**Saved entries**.
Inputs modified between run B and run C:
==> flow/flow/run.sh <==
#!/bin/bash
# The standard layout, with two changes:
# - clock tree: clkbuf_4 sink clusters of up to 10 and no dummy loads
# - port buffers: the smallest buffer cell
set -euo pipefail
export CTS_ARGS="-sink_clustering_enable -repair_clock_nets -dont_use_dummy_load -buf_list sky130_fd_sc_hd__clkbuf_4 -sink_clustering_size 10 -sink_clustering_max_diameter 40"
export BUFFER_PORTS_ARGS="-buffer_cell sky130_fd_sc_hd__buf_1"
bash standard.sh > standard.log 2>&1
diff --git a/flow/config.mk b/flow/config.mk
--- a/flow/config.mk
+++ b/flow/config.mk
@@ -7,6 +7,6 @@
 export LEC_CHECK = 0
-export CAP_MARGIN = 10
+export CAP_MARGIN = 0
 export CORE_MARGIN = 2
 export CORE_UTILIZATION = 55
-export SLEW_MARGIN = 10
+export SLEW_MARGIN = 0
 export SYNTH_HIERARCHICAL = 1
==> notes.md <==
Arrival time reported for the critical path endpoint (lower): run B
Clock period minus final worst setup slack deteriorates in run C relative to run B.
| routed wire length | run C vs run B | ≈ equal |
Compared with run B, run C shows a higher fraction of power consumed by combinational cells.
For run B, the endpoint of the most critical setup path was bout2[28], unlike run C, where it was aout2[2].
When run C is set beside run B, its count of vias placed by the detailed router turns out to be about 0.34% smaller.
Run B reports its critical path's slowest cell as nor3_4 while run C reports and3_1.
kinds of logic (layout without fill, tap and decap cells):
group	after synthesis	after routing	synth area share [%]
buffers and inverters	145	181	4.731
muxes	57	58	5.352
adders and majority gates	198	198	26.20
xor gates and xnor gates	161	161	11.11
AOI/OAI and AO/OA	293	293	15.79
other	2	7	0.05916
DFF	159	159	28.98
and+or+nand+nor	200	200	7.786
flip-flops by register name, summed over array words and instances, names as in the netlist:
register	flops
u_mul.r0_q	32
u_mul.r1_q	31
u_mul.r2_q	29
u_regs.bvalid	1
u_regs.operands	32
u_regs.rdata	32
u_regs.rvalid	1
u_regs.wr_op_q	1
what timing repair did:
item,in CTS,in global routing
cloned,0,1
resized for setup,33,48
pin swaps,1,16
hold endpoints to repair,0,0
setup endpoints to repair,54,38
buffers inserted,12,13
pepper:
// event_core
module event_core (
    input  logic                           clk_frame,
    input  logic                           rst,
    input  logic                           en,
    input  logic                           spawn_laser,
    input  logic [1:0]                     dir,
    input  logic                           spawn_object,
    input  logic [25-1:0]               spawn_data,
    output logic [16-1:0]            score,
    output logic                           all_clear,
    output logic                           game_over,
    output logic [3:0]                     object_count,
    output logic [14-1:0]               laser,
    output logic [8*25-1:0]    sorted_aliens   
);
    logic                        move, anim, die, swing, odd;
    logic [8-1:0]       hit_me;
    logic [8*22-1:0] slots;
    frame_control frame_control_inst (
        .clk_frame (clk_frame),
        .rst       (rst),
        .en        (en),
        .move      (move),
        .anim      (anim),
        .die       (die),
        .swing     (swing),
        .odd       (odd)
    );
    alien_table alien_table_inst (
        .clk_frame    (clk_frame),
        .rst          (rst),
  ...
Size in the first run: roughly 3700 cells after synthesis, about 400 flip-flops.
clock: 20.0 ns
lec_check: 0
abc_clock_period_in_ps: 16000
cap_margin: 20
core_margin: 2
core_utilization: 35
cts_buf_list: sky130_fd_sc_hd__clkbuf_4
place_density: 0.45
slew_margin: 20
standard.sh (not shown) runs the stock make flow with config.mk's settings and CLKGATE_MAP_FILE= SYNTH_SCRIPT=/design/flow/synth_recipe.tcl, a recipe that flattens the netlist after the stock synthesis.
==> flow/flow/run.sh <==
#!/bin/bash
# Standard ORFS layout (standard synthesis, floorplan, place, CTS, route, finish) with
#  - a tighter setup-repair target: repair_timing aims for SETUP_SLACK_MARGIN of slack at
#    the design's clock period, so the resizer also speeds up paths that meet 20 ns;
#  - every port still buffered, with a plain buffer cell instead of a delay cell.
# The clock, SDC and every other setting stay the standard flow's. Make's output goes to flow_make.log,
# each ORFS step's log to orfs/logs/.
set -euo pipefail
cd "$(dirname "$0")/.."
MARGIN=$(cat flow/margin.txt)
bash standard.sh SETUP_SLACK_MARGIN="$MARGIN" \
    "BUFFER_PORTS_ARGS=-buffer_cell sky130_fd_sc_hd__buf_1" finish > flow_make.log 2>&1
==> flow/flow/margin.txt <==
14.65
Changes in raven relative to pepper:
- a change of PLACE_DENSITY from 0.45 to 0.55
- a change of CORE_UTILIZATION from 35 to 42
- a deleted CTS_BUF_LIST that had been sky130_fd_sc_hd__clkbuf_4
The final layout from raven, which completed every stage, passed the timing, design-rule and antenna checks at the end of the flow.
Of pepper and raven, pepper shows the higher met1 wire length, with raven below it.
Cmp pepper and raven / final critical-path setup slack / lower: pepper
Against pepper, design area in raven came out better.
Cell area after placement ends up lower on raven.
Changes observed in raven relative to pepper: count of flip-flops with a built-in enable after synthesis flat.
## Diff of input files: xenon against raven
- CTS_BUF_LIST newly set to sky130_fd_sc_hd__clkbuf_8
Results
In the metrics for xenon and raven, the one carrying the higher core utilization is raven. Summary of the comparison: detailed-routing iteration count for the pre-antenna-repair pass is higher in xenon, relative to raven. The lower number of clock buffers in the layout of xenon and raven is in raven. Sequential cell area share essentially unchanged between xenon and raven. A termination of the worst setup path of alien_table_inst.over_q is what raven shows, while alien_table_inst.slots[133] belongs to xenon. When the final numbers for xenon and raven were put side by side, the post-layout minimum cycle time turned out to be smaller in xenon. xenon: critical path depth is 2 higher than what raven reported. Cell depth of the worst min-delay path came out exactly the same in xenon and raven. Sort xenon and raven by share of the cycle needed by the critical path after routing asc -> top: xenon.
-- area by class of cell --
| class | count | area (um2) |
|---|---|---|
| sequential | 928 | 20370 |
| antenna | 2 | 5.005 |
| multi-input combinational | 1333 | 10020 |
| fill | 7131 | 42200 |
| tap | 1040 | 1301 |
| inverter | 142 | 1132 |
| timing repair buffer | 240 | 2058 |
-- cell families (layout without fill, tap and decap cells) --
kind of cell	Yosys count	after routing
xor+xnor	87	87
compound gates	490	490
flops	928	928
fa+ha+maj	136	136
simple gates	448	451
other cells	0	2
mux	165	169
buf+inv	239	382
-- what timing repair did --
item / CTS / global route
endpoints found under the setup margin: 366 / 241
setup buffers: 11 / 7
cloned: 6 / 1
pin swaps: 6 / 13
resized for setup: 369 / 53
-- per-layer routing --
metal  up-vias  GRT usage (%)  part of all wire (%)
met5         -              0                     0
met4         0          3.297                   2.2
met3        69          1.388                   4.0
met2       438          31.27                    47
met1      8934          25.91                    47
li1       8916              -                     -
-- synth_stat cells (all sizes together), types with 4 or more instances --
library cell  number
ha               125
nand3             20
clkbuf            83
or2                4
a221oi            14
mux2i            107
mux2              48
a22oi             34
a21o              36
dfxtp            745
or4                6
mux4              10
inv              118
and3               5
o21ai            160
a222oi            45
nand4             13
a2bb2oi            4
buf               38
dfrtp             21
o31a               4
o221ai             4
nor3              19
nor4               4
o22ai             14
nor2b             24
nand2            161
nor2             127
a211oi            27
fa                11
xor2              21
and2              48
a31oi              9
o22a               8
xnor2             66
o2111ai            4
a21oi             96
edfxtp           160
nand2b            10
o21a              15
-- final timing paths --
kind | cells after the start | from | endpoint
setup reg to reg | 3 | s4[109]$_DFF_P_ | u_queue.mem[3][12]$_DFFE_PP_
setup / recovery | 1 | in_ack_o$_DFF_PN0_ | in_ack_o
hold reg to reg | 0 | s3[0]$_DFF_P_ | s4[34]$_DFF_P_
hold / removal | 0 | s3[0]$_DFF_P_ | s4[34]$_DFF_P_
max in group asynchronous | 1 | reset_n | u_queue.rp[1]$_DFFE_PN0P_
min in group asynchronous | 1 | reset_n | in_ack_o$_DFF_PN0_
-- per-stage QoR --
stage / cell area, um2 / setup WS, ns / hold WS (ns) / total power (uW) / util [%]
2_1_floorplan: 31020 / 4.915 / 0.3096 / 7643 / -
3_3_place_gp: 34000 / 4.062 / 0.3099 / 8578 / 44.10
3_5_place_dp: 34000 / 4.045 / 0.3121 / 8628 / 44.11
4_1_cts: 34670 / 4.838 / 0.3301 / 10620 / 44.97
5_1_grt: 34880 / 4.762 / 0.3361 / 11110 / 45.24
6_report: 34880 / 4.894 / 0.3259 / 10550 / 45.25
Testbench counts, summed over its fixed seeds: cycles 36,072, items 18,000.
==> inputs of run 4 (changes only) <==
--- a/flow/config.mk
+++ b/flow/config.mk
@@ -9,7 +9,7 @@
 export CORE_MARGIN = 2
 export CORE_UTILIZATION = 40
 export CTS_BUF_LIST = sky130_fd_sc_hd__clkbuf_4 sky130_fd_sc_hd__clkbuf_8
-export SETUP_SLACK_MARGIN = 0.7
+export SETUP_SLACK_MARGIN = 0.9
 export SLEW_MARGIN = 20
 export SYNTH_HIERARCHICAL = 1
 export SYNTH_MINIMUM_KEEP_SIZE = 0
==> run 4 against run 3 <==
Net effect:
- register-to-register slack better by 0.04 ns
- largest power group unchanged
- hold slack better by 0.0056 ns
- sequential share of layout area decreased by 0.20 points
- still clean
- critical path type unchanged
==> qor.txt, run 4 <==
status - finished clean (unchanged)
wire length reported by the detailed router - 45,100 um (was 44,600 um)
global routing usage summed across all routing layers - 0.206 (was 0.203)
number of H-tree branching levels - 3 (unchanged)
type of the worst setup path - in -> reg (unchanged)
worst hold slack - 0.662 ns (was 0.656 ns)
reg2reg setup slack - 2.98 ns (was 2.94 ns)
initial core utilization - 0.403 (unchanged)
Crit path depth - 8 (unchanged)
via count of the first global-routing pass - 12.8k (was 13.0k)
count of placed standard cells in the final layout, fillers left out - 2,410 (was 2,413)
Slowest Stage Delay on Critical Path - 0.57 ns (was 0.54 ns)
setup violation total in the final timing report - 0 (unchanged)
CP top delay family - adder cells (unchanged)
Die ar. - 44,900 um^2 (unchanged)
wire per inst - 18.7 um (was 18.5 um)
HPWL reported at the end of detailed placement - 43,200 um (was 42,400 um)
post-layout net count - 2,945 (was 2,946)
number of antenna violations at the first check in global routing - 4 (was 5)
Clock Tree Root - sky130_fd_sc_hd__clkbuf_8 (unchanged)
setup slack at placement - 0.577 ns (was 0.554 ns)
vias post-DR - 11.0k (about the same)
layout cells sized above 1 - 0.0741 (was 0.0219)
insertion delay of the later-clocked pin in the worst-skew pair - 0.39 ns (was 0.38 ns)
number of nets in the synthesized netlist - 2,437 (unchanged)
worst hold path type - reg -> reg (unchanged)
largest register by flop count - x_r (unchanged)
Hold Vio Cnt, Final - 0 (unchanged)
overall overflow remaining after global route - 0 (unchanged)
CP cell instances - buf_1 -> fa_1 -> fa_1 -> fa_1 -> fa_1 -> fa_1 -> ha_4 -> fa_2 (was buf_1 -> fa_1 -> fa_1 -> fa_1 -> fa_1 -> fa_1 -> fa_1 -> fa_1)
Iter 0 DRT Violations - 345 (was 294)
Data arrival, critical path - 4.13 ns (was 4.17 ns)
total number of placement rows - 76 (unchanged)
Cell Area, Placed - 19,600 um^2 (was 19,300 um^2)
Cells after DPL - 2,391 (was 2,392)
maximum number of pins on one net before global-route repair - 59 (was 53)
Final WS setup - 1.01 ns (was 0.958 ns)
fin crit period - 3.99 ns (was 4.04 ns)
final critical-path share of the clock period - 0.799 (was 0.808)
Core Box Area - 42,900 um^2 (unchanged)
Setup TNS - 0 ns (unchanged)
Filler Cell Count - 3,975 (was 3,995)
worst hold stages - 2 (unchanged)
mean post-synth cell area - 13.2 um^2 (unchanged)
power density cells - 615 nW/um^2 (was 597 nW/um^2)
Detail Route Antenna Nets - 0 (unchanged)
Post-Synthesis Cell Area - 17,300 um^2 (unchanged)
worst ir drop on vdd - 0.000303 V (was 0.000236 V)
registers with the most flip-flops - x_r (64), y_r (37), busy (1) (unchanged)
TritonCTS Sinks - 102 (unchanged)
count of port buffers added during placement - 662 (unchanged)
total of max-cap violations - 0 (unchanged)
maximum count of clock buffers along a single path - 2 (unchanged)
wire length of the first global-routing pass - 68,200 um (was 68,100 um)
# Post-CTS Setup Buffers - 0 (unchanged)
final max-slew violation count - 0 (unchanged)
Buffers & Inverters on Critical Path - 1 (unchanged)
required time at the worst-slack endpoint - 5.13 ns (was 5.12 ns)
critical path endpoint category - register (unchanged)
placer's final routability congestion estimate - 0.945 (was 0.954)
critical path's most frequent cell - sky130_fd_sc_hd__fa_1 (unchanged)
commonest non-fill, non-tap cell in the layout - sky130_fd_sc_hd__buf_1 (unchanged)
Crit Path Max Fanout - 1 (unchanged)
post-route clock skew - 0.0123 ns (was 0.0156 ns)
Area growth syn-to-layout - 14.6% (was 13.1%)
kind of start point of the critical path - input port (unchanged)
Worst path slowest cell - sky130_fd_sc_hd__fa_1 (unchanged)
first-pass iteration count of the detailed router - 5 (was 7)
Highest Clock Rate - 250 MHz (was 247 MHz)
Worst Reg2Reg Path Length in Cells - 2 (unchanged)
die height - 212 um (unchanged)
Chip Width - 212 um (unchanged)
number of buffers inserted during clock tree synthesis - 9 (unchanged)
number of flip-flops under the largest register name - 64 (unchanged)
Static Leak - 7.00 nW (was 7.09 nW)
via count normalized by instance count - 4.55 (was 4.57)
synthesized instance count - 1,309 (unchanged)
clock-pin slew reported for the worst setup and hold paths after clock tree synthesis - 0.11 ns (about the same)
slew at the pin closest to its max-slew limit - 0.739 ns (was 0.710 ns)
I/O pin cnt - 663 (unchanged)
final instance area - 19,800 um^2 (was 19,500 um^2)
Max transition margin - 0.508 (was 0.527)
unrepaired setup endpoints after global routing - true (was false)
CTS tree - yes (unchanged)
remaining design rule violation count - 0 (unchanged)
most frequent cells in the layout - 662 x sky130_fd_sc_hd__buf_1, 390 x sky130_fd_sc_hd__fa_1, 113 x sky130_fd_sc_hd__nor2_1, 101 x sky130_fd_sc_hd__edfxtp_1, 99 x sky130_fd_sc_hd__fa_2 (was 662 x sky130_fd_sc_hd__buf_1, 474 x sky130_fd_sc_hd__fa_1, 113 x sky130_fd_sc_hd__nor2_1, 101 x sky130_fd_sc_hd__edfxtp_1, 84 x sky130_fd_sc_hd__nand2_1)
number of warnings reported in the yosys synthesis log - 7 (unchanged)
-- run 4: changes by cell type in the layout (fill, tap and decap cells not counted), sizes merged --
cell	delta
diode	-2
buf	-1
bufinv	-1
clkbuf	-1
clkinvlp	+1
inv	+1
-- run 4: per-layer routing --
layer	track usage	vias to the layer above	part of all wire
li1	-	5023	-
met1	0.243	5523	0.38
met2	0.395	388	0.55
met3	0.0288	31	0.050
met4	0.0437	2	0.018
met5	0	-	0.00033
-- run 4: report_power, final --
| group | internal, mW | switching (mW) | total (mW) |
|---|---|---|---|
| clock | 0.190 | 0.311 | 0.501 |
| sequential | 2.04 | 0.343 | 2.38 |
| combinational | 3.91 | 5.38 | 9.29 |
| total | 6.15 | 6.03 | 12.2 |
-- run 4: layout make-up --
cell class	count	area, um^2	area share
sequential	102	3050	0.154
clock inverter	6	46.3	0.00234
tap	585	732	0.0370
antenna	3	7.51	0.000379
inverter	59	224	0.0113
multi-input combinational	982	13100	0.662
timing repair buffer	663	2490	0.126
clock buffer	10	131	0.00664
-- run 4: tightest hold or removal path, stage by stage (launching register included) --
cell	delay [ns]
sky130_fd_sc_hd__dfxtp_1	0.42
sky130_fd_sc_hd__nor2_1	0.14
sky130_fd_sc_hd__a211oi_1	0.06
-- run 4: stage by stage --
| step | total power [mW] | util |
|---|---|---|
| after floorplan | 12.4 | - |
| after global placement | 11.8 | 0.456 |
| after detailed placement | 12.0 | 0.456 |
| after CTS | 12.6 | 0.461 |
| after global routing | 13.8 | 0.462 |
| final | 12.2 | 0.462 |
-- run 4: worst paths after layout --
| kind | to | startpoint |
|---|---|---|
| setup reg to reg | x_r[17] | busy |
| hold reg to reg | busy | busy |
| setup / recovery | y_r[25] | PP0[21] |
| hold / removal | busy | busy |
What follows belongs to an exercise in optimizing a design on an open flow for small area and a short achievable clock period; a production flow would make more cautious choices. At most, simulation tests tie the RTL to the original design; equivalence was not proved. The clock port is modelled as an ideal driver; clocking choices that lean on that would not hold on a real chip. No activity file was given, so power comes from the tool's default toggle rates.

// instr_mem_loader
module instr_mem_loader #(
  parameter logic [7:0] LOAD_BASE      = 8'h00,
  parameter logic       ERR_ON_HI_BITS = 1'b1
) (
  input  logic       Clk,
  input  logic       Rst,
  input  logic [7:0] i_Addres_Instr_Bus,
  output logic [8:0] o_Instruction,
  input  logic       i_Load_Start,
  input  logic [7:0] i_Load_Byte,
  input  logic       i_Load_Valid,
  output logic       o_Load_Ready,
  output logic       o_Core_Hold,
  output logic       o_Load_Done,
  output logic       o_Load_Err,
  output logic [8:0] o_Load_Count
);
  typedef enum logic [2:0] {
    S_IDLE = 3'd0, S_LEN = 3'd1, S_LO = 3'd2, S_HI = 3'd3, S_DONE = 3'd5
  } state_t;
  state_t     r_state;
  state_t     w_state_nxt;
  logic [8:0] r_mem [256];
  logic [7:0] r_ptr;
  logic [7:0] r_lo;
  logic [8:0] r_remaining;
  logic       r_err_pend;
  logic       r_hold;
  logic       r_err;
  logic [8:0] r_count;
  logic w_ready;
  logic w_accept;
  logic w_last;
  logic w_hi_bad;
  logic w_we;
  logic [15:0] w_dec_lo;
  logic [15:0] w_dec_hi;
  logic [8:0]  w_rd;
  iml_dec4 u_dec_lo (.i_a(i_Addres_Instr_Bus[3:0]), .o_y(w_dec_lo));
  iml_dec4 u_dec_hi (.i_a(i_Addres_Instr_Bus[7:4]), .o_y(w_dec_hi));
  for (genvar b = 0; b < 9; b++) begin : g_bit
    logic [15:0] w_grp_n;
  ...
export LEC_CHECK = 0
export CAP_MARGIN = 20
export CORE_MARGIN = 2
export CORE_UTILIZATION = 70
export CTS_CLUSTER_DIAMETER = 60
export CTS_CLUSTER_SIZE = 25
export PLACE_DENSITY = 0.75
export SETUP_SLACK_MARGIN = 3
export SLEW_MARGIN = 20
export SYNTH_HIERARCHICAL = 1
create_clock -name core_clock -period 8.0 [get_ports {Clk}]
standard.sh (not shown) runs the stock make flow with config.mk's settings and CLKGATE_MAP_FILE= SYNTH_SCRIPT=/design/flow/synth_recipe.tcl, a recipe that flattens the netlist after the stock synthesis.
==> flow/flow/run.sh <==
#!/bin/bash
# Own layout flow: the standard layout (standard.sh, unchanged synthesis
# and steps), with two changes after placement:
#  - clock tree synthesis is told not to add dummy loads (same sink clustering
#    as config.mk sets);
#  - after clock tree synthesis and its timing repair, cells whose paths have
#    slack to spare are sized down where the worst slack does not drop
#    (flow/area_recover.tcl, run from flow/post_cts.tcl).
set -euo pipefail
export IML_FLOW_DIR="$PWD/flow"
export CTS_ARGS="-sink_clustering_enable -repair_clock_nets -sink_clustering_size 25 -sink_clustering_max_diameter 60 -dont_use_dummy_load"
export POST_CTS_TCL="$PWD/flow/post_cts.tcl"
bash standard.sh > standard_flow.log 2>&1
Other scripts of this flow, unchanged in this note and not shown: flow/flow/area_recover.tcl, flow/flow/post_cts.tcl
The starting point finished with timing, DRC and antenna clean.
Change:
Settings changed: CORE_UTILIZATION 70 to 60.
Effect: Wire length came out higher by 1.4%. Via count came out higher by 0.37%. Total power came out lower by 2.2%. Die area came out higher by 16%. Final cell count came out higher by 4.7%. Non-clock buffer count came out higher by 64. Combinational power came out higher by about 5%. Clock skew came out higher by 0.013 ns. Setup slack is better by 0.13 ns. Global-route usage came out lower by 6.1 points.

---

== run A ==
The RTL this note starts from:
==> flow/design.v <==
`default_nettype none
module instr_mem_loader #(
  parameter logic [7:0] LOAD_BASE      = 8'h00,
  parameter logic       ERR_ON_HI_BITS = 1'b1
) (
  input  logic       Clk,
  input  logic       Rst,
  input  logic [7:0] i_Addres_Instr_Bus,
  output logic [8:0] o_Instruction,
  input  logic       i_Load_Start,
  input  logic [7:0] i_Load_Byte,
  input  logic       i_Load_Valid,
  output logic       o_Load_Ready,
  output logic       o_Core_Hold,
  output logic       o_Load_Done,
  output logic       o_Load_Err,
  output logic [8:0] o_Load_Count
);
  typedef enum logic [2:0] {
    S_IDLE = 3'd0, S_LEN = 3'd1, S_LO = 3'd2, S_HI = 3'd3, S_DONE = 3'd5
  } state_t;
  state_t     r_state;
  state_t     w_state_nxt;
  logic [8:0] r_mem [256];
  logic [7:0] r_ptr;
  logic [7:0] r_lo;
  logic [8:0] r_remaining;
  logic       r_err_pend;
  logic       r_hold;
  logic       r_err;
  logic [8:0] r_count;
  logic w_ready;
  logic w_accept;
  logic w_last;
  logic w_hi_bad;
  logic w_we;
  logic [15:0]  w_dec_lo_n;
  logic [15:0]  w_dec_hi_n;
  logic [255:0] w_sel;
  logic [8:0]   w_rd;
  iml_dec4n u_dec_lo (.i_a(i_Addres_Instr_Bus[3:0]), .o_yn(w_dec_lo_n));
  iml_dec4n u_dec_hi (.i_a(i_Addres_Instr_Bus[7:4]), .o_yn(w_dec_hi_n));
  for (genvar r = 0; r < 256; r++) begin : g_sel
    iml_nor2 u_sel (.i_a(w_dec_lo_n[r % 16]), .i_b(w_dec_hi_n[r / 16]), .o_y(w_sel[r]));
  end
  logic [8:0] w_q [256];
  for (genvar r = 0; r < 256; r++) begin : g_q
    assign w_q[r] = r_mem[r];
  end
  for (genvar b = 0; b < 9; b++) begin : g_bit
    logic [85:0] w_l1_n;
    logic [21:0] w_l2;
    logic [5:0]  w_l3_n;
    logic [1:0]  w_l4;
    for (genvar k = 0; k < 85; k++) begin : g_l1
      iml_aoi222 u_aoi (
        .i_a1(w_sel[3*k]),   .i_a2(w_q[3*k][b]),
        .i_b1(w_sel[3*k+1]), .i_b2(w_q[3*k+1][b]),
        .i_c1(w_sel[3*k+2]), .i_c2(w_q[3*k+2][b]),
        .o_yn(w_l1_n[k])
      );
    end
    iml_nand2 u_nand_row255 (.i_a(w_sel[255]), .i_b(w_q[255][b]), .o_y(w_l1_n[85]));
    for (genvar k = 0; k < 21; k++) begin : g_l2
      iml_nand4 u_nand (.i_a(w_l1_n[4*k]), .i_b(w_l1_n[4*k+1]), .i_c(w_l1_n[4*k+2]),
                        .i_d(w_l1_n[4*k+3]), .o_y(w_l2[k]));
    end
    iml_nand2 u_nand_last (.i_a(w_l1_n[84]), .i_b(w_l1_n[85]), .o_y(w_l2[21]));
    for (genvar k = 0; k < 5; k++) begin : g_l3
      iml_nor4 u_nor (.i_a(w_l2[4*k]), .i_b(w_l2[4*k+1]), .i_c(w_l2[4*k+2]),
                      .i_d(w_l2[4*k+3]), .o_yn(w_l3_n[k]));
    end
    iml_nor2 u_nor_last (.i_a(w_l2[20]), .i_b(w_l2[21]), .o_y(w_l3_n[5]));
    for (genvar k = 0; k < 2; k++) begin : g_l4
      iml_nand3 u_nand3 (.i_a(w_l3_n[3*k]), .i_b(w_l3_n[3*k+1]), .i_c(w_l3_n[3*k+2]),
                         .o_y(w_l4[k]));
    end
    iml_or2 u_or (.i_a(w_l4[0]), .i_b(w_l4[1]), .o_y(w_rd[b]));
  end
  assign o_Instruction = w_rd;
  assign o_Load_Ready  = w_ready;
  assign o_Core_Hold   = r_hold;
  assign o_Load_Err    = r_err;
  assign o_Load_Count  = r_count;
  assign w_last   = (r_remaining == 9'd1);
  assign w_hi_bad = ERR_ON_HI_BITS && (i_Load_Byte[7:1] != 7'd0);
  assign w_we     = w_accept && (r_state == S_HI) && !Rst;
  always_ff @(posedge Clk) begin
    if (Rst) begin
      r_state <= S_IDLE;
    end else begin
      r_state <= w_state_nxt;
    end
  end
  always_comb begin
    w_state_nxt = r_state;
    w_ready     = 1'b0;
    o_Load_Done = 1'b0;
    case (r_state)
      S_LEN, S_LO, S_HI: w_ready = 1'b1;
      S_DONE: begin
        o_Load_Done = ~r_err_pend;
        w_state_nxt = S_IDLE;
      end
      default: ;
    endcase
    w_accept = w_ready & i_Load_Valid & ~i_Load_Start;
    if (w_accept) begin
      case (r_state)
        S_LEN: w_state_nxt = S_LO;
        S_LO:  w_state_nxt = S_HI;
        S_HI:  w_state_nxt = w_last ? S_DONE : S_LO;
        default: ;
      endcase
    end
    if (i_Load_Start) begin
      w_state_nxt = S_LEN;
    end
  end
  always_ff @(posedge Clk) begin
    if (Rst) begin
      r_ptr       <= LOAD_BASE;
      r_lo        <= 8'd0;
      r_remaining <= 9'd0;
      r_err_pend  <= 1'b0;
      r_hold      <= 1'b0;
      r_err       <= 1'b0;
      r_count     <= 9'd0;
    end else if (i_Load_Start) begin
      r_ptr       <= LOAD_BASE;
      r_remaining <= 9'd0;
      r_err_pend  <= 1'b0;
      r_hold      <= 1'b1;
      r_err       <= 1'b0;
      r_count     <= 9'd0;
    end else begin
      if (w_accept) begin
        case (r_state)
          S_LEN: r_remaining <= (i_Load_Byte == 8'd0) ? 9'd256 : {1'b0, i_Load_Byte};
          S_LO:  r_lo <= i_Load_Byte;
          S_HI: begin
            r_ptr       <= r_ptr + 8'd1;
            r_remaining <= r_remaining - 9'd1;
            if (r_count != 9'h100) begin
              r_count <= r_count + 9'd1;
            end
            if (w_hi_bad) begin
              r_err_pend <= 1'b1;
            end
          end
          default: ;
        endcase
      end
      if (r_state == S_DONE) begin
        if (r_err_pend) begin
          r_err <= 1'b1;
        end else begin
          r_hold <= 1'b0;
        end
        r_err_pend <= 1'b0;
      end
    end
  end
  always_ff @(posedge Clk) begin
    if (w_we) begin
      r_mem[r_ptr] <= {i_Load_Byte[0], r_lo};
    end
  end
endmodule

**About this task**. Some lines of the records may hold the word "time". How many do? Answer with a number and nothing else.

**Reply to the task**. 3